Stored data:
::::::::::

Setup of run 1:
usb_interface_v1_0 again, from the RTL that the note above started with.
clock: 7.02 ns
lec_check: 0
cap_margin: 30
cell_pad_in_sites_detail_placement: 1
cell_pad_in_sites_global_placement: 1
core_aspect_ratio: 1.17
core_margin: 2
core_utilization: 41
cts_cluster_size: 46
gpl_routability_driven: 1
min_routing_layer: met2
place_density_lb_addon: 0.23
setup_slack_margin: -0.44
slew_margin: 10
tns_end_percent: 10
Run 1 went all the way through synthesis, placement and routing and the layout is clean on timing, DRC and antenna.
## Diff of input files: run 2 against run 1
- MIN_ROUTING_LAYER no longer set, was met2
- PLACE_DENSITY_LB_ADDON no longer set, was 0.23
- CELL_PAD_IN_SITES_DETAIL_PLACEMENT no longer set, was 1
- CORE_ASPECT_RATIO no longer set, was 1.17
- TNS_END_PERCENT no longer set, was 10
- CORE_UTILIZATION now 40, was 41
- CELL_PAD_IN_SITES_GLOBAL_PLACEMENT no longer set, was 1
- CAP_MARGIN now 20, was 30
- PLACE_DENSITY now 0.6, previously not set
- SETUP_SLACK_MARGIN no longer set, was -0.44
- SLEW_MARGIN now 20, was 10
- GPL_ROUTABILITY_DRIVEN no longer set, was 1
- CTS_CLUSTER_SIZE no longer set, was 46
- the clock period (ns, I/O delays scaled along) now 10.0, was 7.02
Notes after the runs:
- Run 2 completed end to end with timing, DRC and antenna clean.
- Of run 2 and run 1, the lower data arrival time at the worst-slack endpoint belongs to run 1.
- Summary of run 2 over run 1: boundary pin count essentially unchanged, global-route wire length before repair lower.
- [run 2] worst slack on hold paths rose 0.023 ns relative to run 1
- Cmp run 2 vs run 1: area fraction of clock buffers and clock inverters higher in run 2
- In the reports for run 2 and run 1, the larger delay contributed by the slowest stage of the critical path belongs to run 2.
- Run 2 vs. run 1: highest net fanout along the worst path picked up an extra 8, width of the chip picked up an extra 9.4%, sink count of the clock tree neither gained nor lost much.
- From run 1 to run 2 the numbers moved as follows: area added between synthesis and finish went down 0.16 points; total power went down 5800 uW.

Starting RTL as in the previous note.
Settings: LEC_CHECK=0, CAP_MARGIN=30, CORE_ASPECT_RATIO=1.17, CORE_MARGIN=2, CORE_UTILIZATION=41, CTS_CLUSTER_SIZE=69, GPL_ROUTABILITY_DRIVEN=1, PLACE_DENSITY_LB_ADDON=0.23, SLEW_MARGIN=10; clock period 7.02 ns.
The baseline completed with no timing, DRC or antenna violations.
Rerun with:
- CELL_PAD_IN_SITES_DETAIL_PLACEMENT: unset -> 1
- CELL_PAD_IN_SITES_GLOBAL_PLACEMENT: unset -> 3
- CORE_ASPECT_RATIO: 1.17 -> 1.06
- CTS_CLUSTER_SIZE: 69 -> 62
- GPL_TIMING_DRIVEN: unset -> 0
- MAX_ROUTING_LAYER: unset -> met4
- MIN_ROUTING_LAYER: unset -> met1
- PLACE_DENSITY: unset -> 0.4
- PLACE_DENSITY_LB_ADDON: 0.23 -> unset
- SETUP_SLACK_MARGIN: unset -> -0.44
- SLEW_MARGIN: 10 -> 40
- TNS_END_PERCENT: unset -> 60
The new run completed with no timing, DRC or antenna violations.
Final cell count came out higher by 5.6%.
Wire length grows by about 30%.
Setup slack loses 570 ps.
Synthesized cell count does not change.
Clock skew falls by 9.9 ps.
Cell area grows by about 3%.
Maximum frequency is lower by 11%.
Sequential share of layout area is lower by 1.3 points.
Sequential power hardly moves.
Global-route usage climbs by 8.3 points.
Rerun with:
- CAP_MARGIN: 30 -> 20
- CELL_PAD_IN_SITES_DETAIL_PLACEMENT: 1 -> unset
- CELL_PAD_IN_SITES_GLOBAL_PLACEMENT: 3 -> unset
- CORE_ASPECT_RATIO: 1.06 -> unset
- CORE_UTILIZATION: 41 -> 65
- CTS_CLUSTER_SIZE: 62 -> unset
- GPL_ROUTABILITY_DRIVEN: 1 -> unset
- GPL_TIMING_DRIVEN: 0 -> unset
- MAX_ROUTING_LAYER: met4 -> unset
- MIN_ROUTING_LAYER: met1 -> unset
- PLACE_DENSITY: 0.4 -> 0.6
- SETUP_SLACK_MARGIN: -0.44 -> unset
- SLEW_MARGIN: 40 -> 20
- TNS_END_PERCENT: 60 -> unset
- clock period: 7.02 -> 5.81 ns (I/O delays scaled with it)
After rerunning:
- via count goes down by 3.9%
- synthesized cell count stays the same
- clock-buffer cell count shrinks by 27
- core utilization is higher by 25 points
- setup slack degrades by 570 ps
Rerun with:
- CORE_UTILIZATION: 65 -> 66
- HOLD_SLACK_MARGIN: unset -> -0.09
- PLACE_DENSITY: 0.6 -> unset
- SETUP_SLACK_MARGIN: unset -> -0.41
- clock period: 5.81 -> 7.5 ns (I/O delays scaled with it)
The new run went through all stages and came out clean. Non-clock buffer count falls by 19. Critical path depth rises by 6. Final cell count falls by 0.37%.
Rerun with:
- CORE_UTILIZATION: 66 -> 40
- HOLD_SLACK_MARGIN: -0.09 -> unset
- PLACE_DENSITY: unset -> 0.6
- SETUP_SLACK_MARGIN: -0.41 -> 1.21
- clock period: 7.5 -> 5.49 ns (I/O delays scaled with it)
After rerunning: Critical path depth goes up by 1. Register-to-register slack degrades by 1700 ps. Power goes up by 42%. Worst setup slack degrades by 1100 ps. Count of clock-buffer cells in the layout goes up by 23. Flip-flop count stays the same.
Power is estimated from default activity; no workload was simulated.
## fp_multiplier
module fp_multiplier(input [31:0] a,input [31:0] b,output [31:0]out,input clk,
	input rst,input in_valid,output out_valid);
==> flow/config.mk <==
export PLATFORM = sky130hd
export DESIGN_NAME = fp_multiplier
export DESIGN_NICKNAME = fp_multiplier
export VERILOG_FILES = /design/flow/design.v
export SDC_FILE = /design/flow/constraint.sdc
export NUM_CORES = 4
export LEC_CHECK = 0
export ABC_AREA = 1
export CAP_MARGIN = 10
export CELL_PAD_IN_SITES_DETAIL_PLACEMENT = 0
export CORE_MARGIN = 2
export CORE_UTILIZATION = 72
export CTS_CLUSTER_DIAMETER = 93
export CTS_CLUSTER_SIZE = 32
export GPL_ROUTABILITY_DRIVEN = 1
export MIN_ROUTING_LAYER = met1
export PLACE_DENSITY = 0.72
export SETUP_SLACK_MARGIN = 0.22
export SLEW_MARGIN = 15
==> flow/constraint.sdc <==
create_clock -name core_clock -period 1.35 [get_ports {clk}]
set_input_delay 0.2700 -clock core_clock [delete_from_list [all_inputs] [get_ports {clk}]]
set_output_delay 0.2700 -clock core_clock [all_outputs]
set_load 0.01 [all_outputs]
run.sh (not shown) runs the stock make flow with config.mk's settings and CLKGATE_MAP_FILE=.
The starting point completed, yet does not pass: setup timing.
Next try:
--- a/flow/config.mk
+++ b/flow/config.mk
@@ -7,3 +7,3 @@
 export LEC_CHECK = 0
-export ABC_AREA = 1
+export ABC_AREA = 0
 export CAP_MARGIN = 10
@@ -16,3 +16,3 @@
 export MIN_ROUTING_LAYER = met1
-export PLACE_DENSITY = 0.72
+export PLACE_DENSITY_LB_ADDON = 0.0
 export SETUP_SLACK_MARGIN = 0.22
==> flow/constraint.sdc (replaced) <==
create_clock -name core_clock -period 2.02 [get_ports {clk}]
set_input_delay 0.4040 -clock core_clock [delete_from_list [all_inputs] [get_ports {clk}]]
set_output_delay 0.4040 -clock core_clock [all_outputs]
set_load 0.01 [all_outputs]
Result: The changed run finished but fails on setup timing. Non-clock buffer count is lower by 54. Wire length is lower by 10%. Final area is lower by 3.4%. Clock power is lower by 34%. Hold slack improves by 0.094 ns. Worst setup slack improves by 0.31 ns. Clock skew is lower by 0.0079 ns. Fmax is lower by 16%.
Next try:
--- a/flow/config.mk
+++ b/flow/config.mk
@@ -7,3 +7,3 @@
 export LEC_CHECK = 0
-export ABC_AREA = 0
+export ABC_AREA = 1
 export CAP_MARGIN = 10
@@ -12,8 +12,6 @@
 export CORE_UTILIZATION = 72
-export CTS_CLUSTER_DIAMETER = 93
-export CTS_CLUSTER_SIZE = 32
+export CTS_CLUSTER_DIAMETER = 52
 export GPL_ROUTABILITY_DRIVEN = 1
 export MIN_ROUTING_LAYER = met1
-export PLACE_DENSITY_LB_ADDON = 0.0
-export SETUP_SLACK_MARGIN = 0.22
+export PLACE_DENSITY = 0.4
 export SLEW_MARGIN = 15
==> flow/constraint.sdc (replaced) <==
create_clock -name core_clock -period 1.4 [get_ports {clk}]
set_input_delay 0.2800 -clock core_clock [delete_from_list [all_inputs] [get_ports {clk}]]
set_output_delay 0.2800 -clock core_clock [all_outputs]
set_load 0.01 [all_outputs]
=> The changed run ran to the end with violations: setup timing; critical path depth came out higher by 3; global-route usage came out higher by 4.0 points; clock-buffer cell count came out higher by 234.
Next try:
--- a/flow/config.mk
+++ b/flow/config.mk
@@ -7,11 +7,12 @@
 export LEC_CHECK = 0
-export ABC_AREA = 1
+export ABC_AREA = 0
 export CAP_MARGIN = 10
 export CELL_PAD_IN_SITES_DETAIL_PLACEMENT = 0
-export CORE_MARGIN = 2
-export CORE_UTILIZATION = 72
-export CTS_CLUSTER_DIAMETER = 52
+export CORE_MARGIN = 4
+export CORE_UTILIZATION = 69
+export CTS_CLUSTER_DIAMETER = 199
 export GPL_ROUTABILITY_DRIVEN = 1
 export MIN_ROUTING_LAYER = met1
-export PLACE_DENSITY = 0.4
+export PLACE_DENSITY = 0.61
+export SETUP_SLACK_MARGIN = 0.47
 export SLEW_MARGIN = 15
==> flow/constraint.sdc (replaced) <==
create_clock -name core_clock -period 2.1 [get_ports {clk}]
set_input_delay 0.4200 -clock core_clock [delete_from_list [all_inputs] [get_ports {clk}]]
set_output_delay 0.4200 -clock core_clock [all_outputs]
set_load 0.01 [all_outputs]
After rerunning:
- The new run completed and failed the layout checks on setup timing
- sequential share of layout area increases by 1.7 points
- combinational power decreases by well over a third
- cell area decreases by a few percent
- critical path depth decreases by 4
- setup slack improves by 0.29 ns
- wire length decreases by about a fifth
- flip-flop count does not change
- sequential power decreases by a quarter to a third
- synthesized cell count decreases by about a fifth
- via count decreases by about a fifth
Next try:
--- a/flow/config.mk
+++ b/flow/config.mk
@@ -10,4 +10,4 @@
 export CELL_PAD_IN_SITES_DETAIL_PLACEMENT = 0
-export CORE_MARGIN = 4
-export CORE_UTILIZATION = 69
+export CORE_MARGIN = 2
+export CORE_UTILIZATION = 59
 export CTS_CLUSTER_DIAMETER = 199
@@ -15,3 +15,2 @@
 export MIN_ROUTING_LAYER = met1
-export PLACE_DENSITY = 0.61
 export SETUP_SLACK_MARGIN = 0.47
==> flow/constraint.sdc (replaced) <==
create_clock -name core_clock -period 3.07 [get_ports {clk}]
set_input_delay 0.6140 -clock core_clock [delete_from_list [all_inputs] [get_ports {clk}]]
set_output_delay 0.6140 -clock core_clock [all_outputs]
set_load 0.01 [all_outputs]
Result: This time the run produced a clean layout. Wire length shrinks slightly. Sequential cell count does not change. Synthesized area is unchanged. Setup slack gets better by 0.70 ns. Sequential power drops by a quarter to a third. Via count drops slightly. Final area stays flat. Clock skew came out lower by 0.0048 ns. Global-route usage decreases by 2.8 points. First-iteration DRC count goes up by a few percent. Hold slack improved by 0.17 ns.
Next try:
--- a/flow/config.mk
+++ b/flow/config.mk
@@ -11,6 +11,7 @@
 export CORE_MARGIN = 2
-export CORE_UTILIZATION = 59
-export CTS_CLUSTER_DIAMETER = 199
+export CORE_UTILIZATION = 72
+export CTS_CLUSTER_DIAMETER = 330
 export GPL_ROUTABILITY_DRIVEN = 1
 export MIN_ROUTING_LAYER = met1
+export PLACE_DENSITY = 0.61
 export SETUP_SLACK_MARGIN = 0.47
==> flow/constraint.sdc (replaced) <==
create_clock -name core_clock -period 2.1 [get_ports {clk}]
set_input_delay 0.4200 -clock core_clock [delete_from_list [all_inputs] [get_ports {clk}]]
set_output_delay 0.4200 -clock core_clock [all_outputs]
set_load 0.01 [all_outputs]
Now the flow finished with setup timing left. Synthesized cell count does not change. First-iteration DRC count is higher by 2.8%. Global-route usage is higher by 5.3 points. Setup slack degrades by 0.74 ns. Via count is higher by about 3%. Design area hardly moves. Hold slack degrades by 0.19 ns. Utilization is higher by 15 points.

========
== build 82 ==
Starting RTL as in the previous note.
==> flow/design.v (excerpt) <==
module fp_multiplier(input [31:0] a,input [31:0] b,output [31:0]out,input clk,
	input rst,input in_valid,output out_valid);
clock: 2.5 ns
lec_check: 0
cap_margin: 20
core_margin: 2
core_utilization: 40
slew_margin: 20
Input-level comparison between build 15 and build 82:
--- a/flow/config.mk
+++ b/flow/config.mk
@@ -7,5 +7,10 @@
 export LEC_CHECK = 0
 export CAP_MARGIN = 20
+export CELL_PAD_IN_SITES_DETAIL_PLACEMENT = 2
 export CORE_MARGIN = 2
 export CORE_UTILIZATION = 40
+export CTS_CLUSTER_DIAMETER = 70
+export GPL_ROUTABILITY_DRIVEN = 0
+export HOLD_SLACK_MARGIN = -0.04
 export SLEW_MARGIN = 20
+export TNS_END_PERCENT = 15
==> flow/constraint.sdc <==
create_clock -name core_clock -period 1.35 [get_ports {clk}]
set_input_delay 0.2700 -clock core_clock [delete_from_list [all_inputs] [get_ports {clk}]]
set_output_delay 0.2700 -clock core_clock [all_outputs]
set_load 0.01 [all_outputs]
==> comparison <==
Re clock power share: build 15 and build 82 aren't equal, and the lower value belongs to build 15. Build 15 vs build 82: met3 wirelength from detailed routing up by more than half. Complete run, failing final checks: build 15, reason setup timing. Build 82: no failed stages, no open violations at the end. Per the comparison of build 15 with build 82, final-layout setup total negative slack decreased 22400 ps; final critical-path share of the clock period increased 85 points. Summary — total power density per cell area, build 15 relative to build 82: higher, by 100%. Startpoint of the most critical setup path = side.da[126]$_DFF_P_: build 15; startpoint of the most critical setup path = side.da[127]$_DFF_P_: build 82.
What build 73 does differently from build 15 at the input level:
==> flow/config.mk <==
export PLATFORM = sky130hd
export DESIGN_NAME = fp_multiplier
export DESIGN_NICKNAME = fp_multiplier
export VERILOG_FILES = /design/flow/design.v
export SDC_FILE = /design/flow/constraint.sdc
export NUM_CORES = 4
export LEC_CHECK = 0
export ABC_AREA = 1
export CAP_MARGIN = 20
export CORE_MARGIN = 2
export CORE_UTILIZATION = 72
export CTS_CLUSTER_SIZE = 53
export PLACE_DENSITY = 0.95
export SETUP_SLACK_MARGIN = 0.4
export SLEW_MARGIN = 20
--- outcome ---
Delta (build 73 minus build 15): post-synthesis instance total shows an increase of 1145, detailed placement HPWL shows a reduction of 11%, overall chip area shows a reduction of about 43%, post-placement cell area shows an increase of 780 um^2. Of build 15 and build 73, build 73 shows the higher number of nets in the synthesized netlist, with build 15 below it. Build 73 never completed; the flow aborted with a tool error in global routing. Summary — post-CTS setup buffer count, build 73 relative to build 15: higher, by 14. Per the comparison of build 73 with build 15, flip-flop and latch count after synthesis has remained practically unchanged; number of buffers added to fix hold violations after cts picked up an extra 7; area share of and/or/nand/nor cells after synthesis now smaller.
For build 97, these inputs were changed with respect to build 73:
--- a/flow/config.mk
+++ b/flow/config.mk
@@ -7,9 +7,11 @@
 export LEC_CHECK = 0
 export ABC_AREA = 1
-export CAP_MARGIN = 20
+export CAP_MARGIN = 40
 export CORE_MARGIN = 2
 export CORE_UTILIZATION = 72
-export CTS_CLUSTER_SIZE = 53
-export PLACE_DENSITY = 0.95
-export SETUP_SLACK_MARGIN = 0.4
+export CTS_CLUSTER_DIAMETER = 335
+export CTS_CLUSTER_SIZE = 14
+export HOLD_SLACK_MARGIN = 0.13
+export PLACE_DENSITY_LB_ADDON = 0.08
+export SETUP_SLACK_MARGIN = -0.13
 export SLEW_MARGIN = 20
Findings:
Build 97 finished all stages; layout check result: FAIL, due to setup timing. Number of clock sinks seen by CTS: build 97 vs build 73 — no meaningful difference. In build 97, the total clock buffers created by CTS came out 15 below the value in build 73. Between build 97 and build 73, the difference in simple logic cell fraction of the synthesized area is negligible.
Edits applied to the flow inputs when going from build 97 to build 63:
==> flow/config.mk <==
export PLATFORM = sky130hd
export DESIGN_NAME = fp_multiplier
export DESIGN_NICKNAME = fp_multiplier
export VERILOG_FILES = /design/flow/design.v
export SDC_FILE = /design/flow/constraint.sdc
export NUM_CORES = 4
export LEC_CHECK = 0
export ABC_AREA = 1
export CAP_MARGIN = 20
export CORE_MARGIN = 2
export CORE_UTILIZATION = 72
export SLEW_MARGIN = 20
==> flow/constraint.sdc <==
create_clock -name core_clock -period 1.75 [get_ports {clk}]
set_input_delay 0.3500 -clock core_clock [delete_from_list [all_inputs] [get_ports {clk}]]
set_output_delay 0.3500 -clock core_clock [all_outputs]
set_load 0.01 [all_outputs]
Findings:
The runs compared here, build 97 and build 63, all ended either early or with open violations. Build 63 against build 97: inverter count neither gained nor lost much; synthesized cell count barely changed. First-pass GRT wire length ends up lower on build 63. Build 97 → build 63: post-route cell area now sits higher; placed instance count saw little to no change. Flip-flop and latch share of the layout cell area in build 63 is 1.1 points lower than in build 97. Shortest period the worst path allows on build 63 is ahead of build 97. Between build 97 and build 63, the source-to-sink clock delay at the later pin of the worst-skew pair does not differ in any meaningful way.
What build 70 does differently from build 63 at the input level:
--- a/flow/config.mk
+++ b/flow/config.mk
@@ -6,7 +6,6 @@
 export NUM_CORES = 4
 export LEC_CHECK = 0
-export ABC_AREA = 1
 export CAP_MARGIN = 20
 export CORE_MARGIN = 2
-export CORE_UTILIZATION = 72
+export CORE_UTILIZATION = 40
 export SLEW_MARGIN = 20
==> flow/constraint.sdc <==
create_clock -name core_clock -period 2.41 [get_ports {clk}]
set_input_delay 0.4820 -clock core_clock [delete_from_list [all_inputs] [get_ports {clk}]]
set_output_delay 0.4820 -clock core_clock [all_outputs]
set_load 0.01 [all_outputs]
Results
The post-layout minimum cycle time in build 70 sits 580 ps above the value recorded for build 63. The run showing the smaller post-route worst hold slack is build 70. Going from build 63 to build 70, layout filler cell count +10100; final wirelength moved down; final standard cell area without fillers shows an increase of 270 um^2; global-route usage moved down; placed cell count went down. Clock-buffer cell count, build 70 vs build 63: up by a little under 10%. Cmp build 70 vs build 63: area after synthesis lower in build 70. On build 70: core utilization is 36 points lower than what build 63 gave. Build 70 reached the end of the flow, and the finished layout is clean on the timing, DRC and antenna checks. Build 63 finished every stage; the final checks, however, were not passed, the failures being setup timing.

========
Starting RTL as in the previous note.
==> flow/design.v (excerpt) <==
module fp_multiplier(input [31:0] a,input [31:0] b,output [31:0]out,input clk,
	input rst,input in_valid,output out_valid);
	wire S3,overflow;
	wire [47:0] productd,wallace_out,product;
	wire [7:0] exponent1,exponent2;
	wire [15:0] trim;
	wire [22:0] prod;
	wire [31:0] out1,out2,out3,out1d,out2d,out3d,outd;
	wire [31:0] a15,b15,a16,b16,a17,b17,a18,b18;
	sideband side(clk,a,b,a15,b15,a16,b16,a17,b17,a18,b18);
	reg [18:0] valid;
	always @(posedge clk)
	begin
		if(rst)
			valid <= 19'b0;
		else
			valid <= {valid[17:0],in_valid};
	end
	assign out_valid = valid[18];
	xor (S3,a15[31],b15[31]);
	wallace w1({8'b0,1'b1,a[22:0]},{8'b0,1'b1,b[22:0]},clk,{trim,productd});
	DFF DFF1[47:0] (productd[47:0],clk,1'b0,product[47:0]);
	assign overflow=product[47];
	assign wallace_out=product;
	adder_8bit adder1(a15[30:23],b15[30:23],overflow,exponent1);
	adder_8bit subtract_127(exponent1,8'b10000000,1'b1,exponent2);
	shifter_1bit shift [22:0] (prod[22:0],overflow, wallace_out[45:23], wallace_out[46:24]);
	assign out1d={S3,exponent2,prod};
	DFF DFF3 [31:0] (out1d,clk,1'b0,out1);
	check_zero check1(out2d,a16,b16,out1);  
	DFF DFF4 [31:0] (out2d,clk,1'b0,out2);
	check_inf check2(out3d,a17,b17,out2);  
	DFF DFF5 [31:0] (out3d,clk,1'b0,out3);
	check_nan check3(outd,a18,b18,out3);  
	DFF DFF6 [31:0] (outd,clk,1'b0,out);
endmodule
export LEC_CHECK = 0
export ABC_AREA = 0
export CAP_MARGIN = 5
export CELL_PAD_IN_SITES_DETAIL_PLACEMENT = 0
export CELL_PAD_IN_SITES_GLOBAL_PLACEMENT = 3
export CORE_ASPECT_RATIO = 1.01
export CORE_MARGIN = 2
export CORE_UTILIZATION = 32
export CTS_CLUSTER_DIAMETER = 199
export GPL_ROUTABILITY_DRIVEN = 1
export MAX_ROUTING_LAYER = met4
export MIN_ROUTING_LAYER = met1
export PLACE_DENSITY_LB_ADDON = 0.18
export SETUP_SLACK_MARGIN = 0.47
export SLEW_MARGIN = 15
create_clock -name core_clock -period 3.07 [get_ports {clk}]
Edit:
CAP_MARGIN = 10   (was 5)
CELL_PAD_IN_SITES_GLOBAL_PLACEMENT = unset   (was 3)
CORE_ASPECT_RATIO = unset   (was 1.01)
CORE_MARGIN = 4   (was 2)
CORE_UTILIZATION = 72   (was 32)
CTS_CLUSTER_SIZE = 32   (was unset)
MAX_ROUTING_LAYER = unset   (was met4)
PLACE_DENSITY_LB_ADDON = 0.0   (was 0.18)
SETUP_SLACK_MARGIN = 0.58   (was 0.47)
clock period = 2.02 ns   (was 3.07 ns; I/O delays follow)
Outcome: This time the run finished but failed the layout checks on setup timing. Synthesized area stays the same. Worst setup slack degrades by 0.79 ns. Design area shrinks by a little under a tenth. Via count shrinks by a few percent.
Edit:
CELL_PAD_IN_SITES_GLOBAL_PLACEMENT = 2   (was unset)
CORE_MARGIN = 2   (was 4)
CTS_CLUSTER_DIAMETER = 363   (was 199)
Result: The new run failed in global placement without I/O (3_1_place_gp_skip_io) (FLW-0024); die size drops by 2.4%; area after synthesis does not change; synthesized cell count is unchanged.
Power figures rest on the tool's default switching activity, not on a simulated workload.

::::::::::

◆ **TASK INSTRUCTIONS**
Write out word for word only the lines from the start of the entries down to the line with "tns_end_percent: 10", please, including both ends.

◆ **ANSWER SPACE**
Setup of run 1:
usb_interface_v1_0 again, from the RTL that the note above started with.
clock: 7.02 ns
lec_check: 0
cap_margin: 30
cell_pad_in_sites_detail_placement: 1
cell_pad_in_sites_global_placement: 1
core_aspect_ratio: 1.17
core_margin: 2
core_utilization: 41
cts_cluster_size: 46
gpl_routability_driven: 1
min_routing_layer: met2
place_density_lb_addon: 0.23
setup_slack_margin: -0.44
slew_margin: 10
tns_end_percent: 10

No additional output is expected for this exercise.